[src/rtl/ram_access_controller_if.sv]
// Request/response handshake bundle between a requester and the RAM controller.
// master: requester side; slave: controller side.
interface ram_access_controller_if #(
  parameter int DATA_WIDTH = 32
);
  logic                  req_valid;
  logic                  req_ready;
  logic                  req_write;
  logic [DATA_WIDTH-1:0] req_address;
  logic [DATA_WIDTH-1:0] req_write_data;
  logic                  rsp_valid;
  logic                  rsp_ready;
  logic [DATA_WIDTH-1:0] rsp_read_data;
  logic                  rsp_error;

  modport master (
    output req_valid,
    output req_write,
    output req_address,
    output req_write_data,
    output rsp_ready,
    input  req_ready,
    input  rsp_valid,
    input  rsp_read_data,
    input  rsp_error
  );

  modport slave (
    input  req_valid,
    input  req_write,
    input  req_address,
    input  req_write_data,
    input  rsp_ready,
    output req_ready,
    output rsp_valid,
    output rsp_read_data,
    output rsp_error
  );
endinterface

[src/rtl/ram_access_controller.sv]
// Single-outstanding load/store front end for a single-port word RAM.
// Ports: clk, reset (async, active-low), bus (req/rsp slave), ram_* RAM side.
module ram_access_controller #(
  parameter int                    MEMORY_DEPTH = 32,
  parameter int                    DATA_WIDTH   = 32,
  parameter logic [DATA_WIDTH-1:0] BASE_ADDRESS = 32'h10010000
) (
  input  logic                  clk,
  input  logic                  reset,
  ram_access_controller_if.slave bus,
  output logic                  ram_write_enable,
  output logic [DATA_WIDTH-1:0] ram_address,
  output logic [DATA_WIDTH-1:0] ram_write_data,
  input  logic [DATA_WIDTH-1:0] ram_read_data
);

  localparam logic [DATA_WIDTH-1:0] DEPTH_W =
    DATA_WIDTH'(MEMORY_DEPTH);

  typedef enum logic [1:0] {
    IDLE,
    ACCESS,
    CAPTURE,
    RESP
  } state_t;

  state_t state_q;
  state_t state_d;

  logic                  write_q;
  logic                  error_q;
  logic [DATA_WIDTH-1:0] rdata_q;

  logic [DATA_WIDTH-1:0] offset;
  logic [DATA_WIDTH-1:0] index;
  logic                  below_base;
  logic                  addr_err;
  logic                  accept;

  // Subtract only above the base so low addresses cannot
  // wrap around and alias into the RAM window.
  always_comb begin
    below_base = bus.req_address < BASE_ADDRESS;
    offset     = '0;
    if (!below_base) begin
      offset = bus.req_address - BASE_ADDRESS;
    end
    index    = offset >> 2;
    addr_err = (bus.req_address[1:0] != 2'b00) ||
               below_base ||
               (index >= DEPTH_W);
  end

  assign accept = bus.req_valid && (state_q == IDLE);

  always_comb begin
    state_d          = state_q;
    bus.req_ready    = 1'b0;
    bus.rsp_valid    = 1'b0;
    ram_write_enable = 1'b0;
    unique case (state_q)
      IDLE: begin
        bus.req_ready = 1'b1;
        if (bus.req_valid) begin
          state_d = addr_err ? RESP : ACCESS;
        end
      end
      ACCESS: begin
        ram_write_enable = write_q;
        state_d          = write_q ? RESP : CAPTURE;
      end
      CAPTURE: begin
        state_d = RESP;
      end
      RESP: begin
        bus.rsp_valid = 1'b1;
        if (bus.rsp_ready) begin
          state_d = IDLE;
        end
      end
      default: begin
        state_d = IDLE;
      end
    endcase
  end

  always_ff @(posedge clk or negedge reset) begin
    if (!reset) begin
      state_q        <= IDLE;
      write_q        <= 1'b0;
      error_q        <= 1'b0;
      rdata_q        <= '0;
      ram_address    <= '0;
      ram_write_data <= '0;
    end else begin
      state_q <= state_d;
      if (accept) begin
        write_q <= bus.req_write;
        error_q <= addr_err;
        rdata_q <= '0;
        // RAM side only moves for requests that will access it.
        if (!addr_err) begin
          ram_address    <= index;
          ram_write_data <= bus.req_write_data;
        end
      end
      if (state_q == CAPTURE) begin
        rdata_q <= ram_read_data;
      end
    end
  end

  assign bus.rsp_read_data = rdata_q;
  assign bus.rsp_error     = error_q;

endmodule
[src/flat_wrapper.sv]
// flat-port wrapper written by rule: the top's interface ports become plain ports
module ram_access_controller_flat 
#(
  parameter int                    MEMORY_DEPTH = 32,
  parameter int                    DATA_WIDTH   = 32,
  parameter logic [DATA_WIDTH-1:0] BASE_ADDRESS = 32'h10010000
)
  (clk, reset, ram_write_enable, ram_address, ram_write_data, ram_read_data, bus_req_valid, bus_req_write, bus_req_address, bus_req_write_data, bus_rsp_ready, bus_req_ready, bus_rsp_valid, bus_rsp_read_data, bus_rsp_error);
  ram_access_controller_if #(.DATA_WIDTH(DATA_WIDTH)) bus_i ();
  input  logic clk;
  input  logic reset;
  output logic ram_write_enable;
  output logic [DATA_WIDTH-1:0] ram_address;
  output logic [DATA_WIDTH-1:0] ram_write_data;
  input  logic [DATA_WIDTH-1:0] ram_read_data;
  input wire logic [$bits(bus_i.req_valid)-1:0] bus_req_valid;
  input wire logic [$bits(bus_i.req_write)-1:0] bus_req_write;
  input wire logic [$bits(bus_i.req_address)-1:0] bus_req_address;
  input wire logic [$bits(bus_i.req_write_data)-1:0] bus_req_write_data;
  input wire logic [$bits(bus_i.rsp_ready)-1:0] bus_rsp_ready;
  output wire logic [$bits(bus_i.req_ready)-1:0] bus_req_ready;
  output wire logic [$bits(bus_i.rsp_valid)-1:0] bus_rsp_valid;
  output wire logic [$bits(bus_i.rsp_read_data)-1:0] bus_rsp_read_data;
  output wire logic [$bits(bus_i.rsp_error)-1:0] bus_rsp_error;
  assign bus_i.req_valid = bus_req_valid;
  assign bus_i.req_write = bus_req_write;
  assign bus_i.req_address = bus_req_address;
  assign bus_i.req_write_data = bus_req_write_data;
  assign bus_i.rsp_ready = bus_rsp_ready;
  assign bus_req_ready = bus_i.req_ready;
  assign bus_rsp_valid = bus_i.rsp_valid;
  assign bus_rsp_read_data = bus_i.rsp_read_data;
  assign bus_rsp_error = bus_i.rsp_error;
  ram_access_controller #(.MEMORY_DEPTH(MEMORY_DEPTH), .DATA_WIDTH(DATA_WIDTH), .BASE_ADDRESS(BASE_ADDRESS)) u_core (.clk(clk), .reset(reset), .bus(bus_i), .ram_write_enable(ram_write_enable), .ram_address(ram_address), .ram_write_data(ram_write_data), .ram_read_data(ram_read_data));
endmodule
[config.mk]
export PLATFORM = sky130hd
export DESIGN_NAME = ram_access_controller_flat
export DESIGN_NICKNAME = d
export VERILOG_FILES = /design/src/rtl/ram_access_controller_if.sv /design/src/rtl/ram_access_controller.sv /design/src/flat_wrapper.sv
export SDC_FILE = /design/constraint.sdc
export NUM_CORES = 1
export LEC_CHECK = 0
export CORE_MARGIN = 10
export CORE_UTILIZATION = 38
export CTS_BUF_LIST = sky130_fd_sc_hd__clkbuf_4 sky130_fd_sc_hd__clkbuf_8
export DETAILED_ROUTE_END_ITERATION = 8
export PLACE_DENSITY = 0.78
export REMOVE_ABC_BUFFERS = 1
export SETUP_SLACK_MARGIN = 0.02
export SYNTH_ARGS = -nofsm -noshare
export SYNTH_HDL_FRONTEND = slang
export SYNTH_SLANG_ARGS = --single-unit
export TNS_END_PERCENT = 30
[constraint.sdc]
create_clock -name clk -period 2 [get_ports clk]
set_input_delay 0.3 -clock clk [delete_from_list [all_inputs] [get_ports clk]]
set_output_delay 0.3 -clock clk [all_outputs]
set_load 0.05 [all_outputs]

• Work order: In the material above, locate the line containing "bus_rsp_valid, bus_rsp_read_data, bus_rsp_error);" and the line containing "export PLATFORM = sky130hd". Transcribe exactly those two lines and every line between them, and nothing more.

• Output for this task:
  (clk, reset, ram_write_enable, ram_address, ram_write_data, ram_read_data, bus_req_valid, bus_req_write, bus_req_address, bus_req_write_data, bus_rsp_ready, bus_req_ready, bus_rsp_valid, bus_rsp_read_data, bus_rsp_error);
  ram_access_controller_if #(.DATA_WIDTH(DATA_WIDTH)) bus_i ();
  input  logic clk;
  input  logic reset;
  output logic ram_write_enable;
  output logic [DATA_WIDTH-1:0] ram_address;
  output logic [DATA_WIDTH-1:0] ram_write_data;
  input  logic [DATA_WIDTH-1:0] ram_read_data;
  input wire logic [$bits(bus_i.req_valid)-1:0] bus_req_valid;
  input wire logic [$bits(bus_i.req_write)-1:0] bus_req_write;
  input wire logic [$bits(bus_i.req_address)-1:0] bus_req_address;
  input wire logic [$bits(bus_i.req_write_data)-1:0] bus_req_write_data;
  input wire logic [$bits(bus_i.rsp_ready)-1:0] bus_rsp_ready;
  output wire logic [$bits(bus_i.req_ready)-1:0] bus_req_ready;
  output wire logic [$bits(bus_i.rsp_valid)-1:0] bus_rsp_valid;
  output wire logic [$bits(bus_i.rsp_read_data)-1:0] bus_rsp_read_data;
  output wire logic [$bits(bus_i.rsp_error)-1:0] bus_rsp_error;
  assign bus_i.req_valid = bus_req_valid;
  assign bus_i.req_write = bus_req_write;
  assign bus_i.req_address = bus_req_address;
  assign bus_i.req_write_data = bus_req_write_data;
  assign bus_i.rsp_ready = bus_rsp_ready;
  assign bus_req_ready = bus_i.req_ready;
  assign bus_rsp_valid = bus_i.rsp_valid;
  assign bus_rsp_read_data = bus_i.rsp_read_data;
  assign bus_rsp_error = bus_i.rsp_error;
  ram_access_controller #(.MEMORY_DEPTH(MEMORY_DEPTH), .DATA_WIDTH(DATA_WIDTH), .BASE_ADDRESS(BASE_ADDRESS)) u_core (.clk(clk), .reset(reset), .bus(bus_i), .ram_write_enable(ram_write_enable), .ram_address(ram_address), .ram_write_data(ram_write_data), .ram_read_data(ram_read_data));
endmodule
[config.mk]
export PLATFORM = sky130hd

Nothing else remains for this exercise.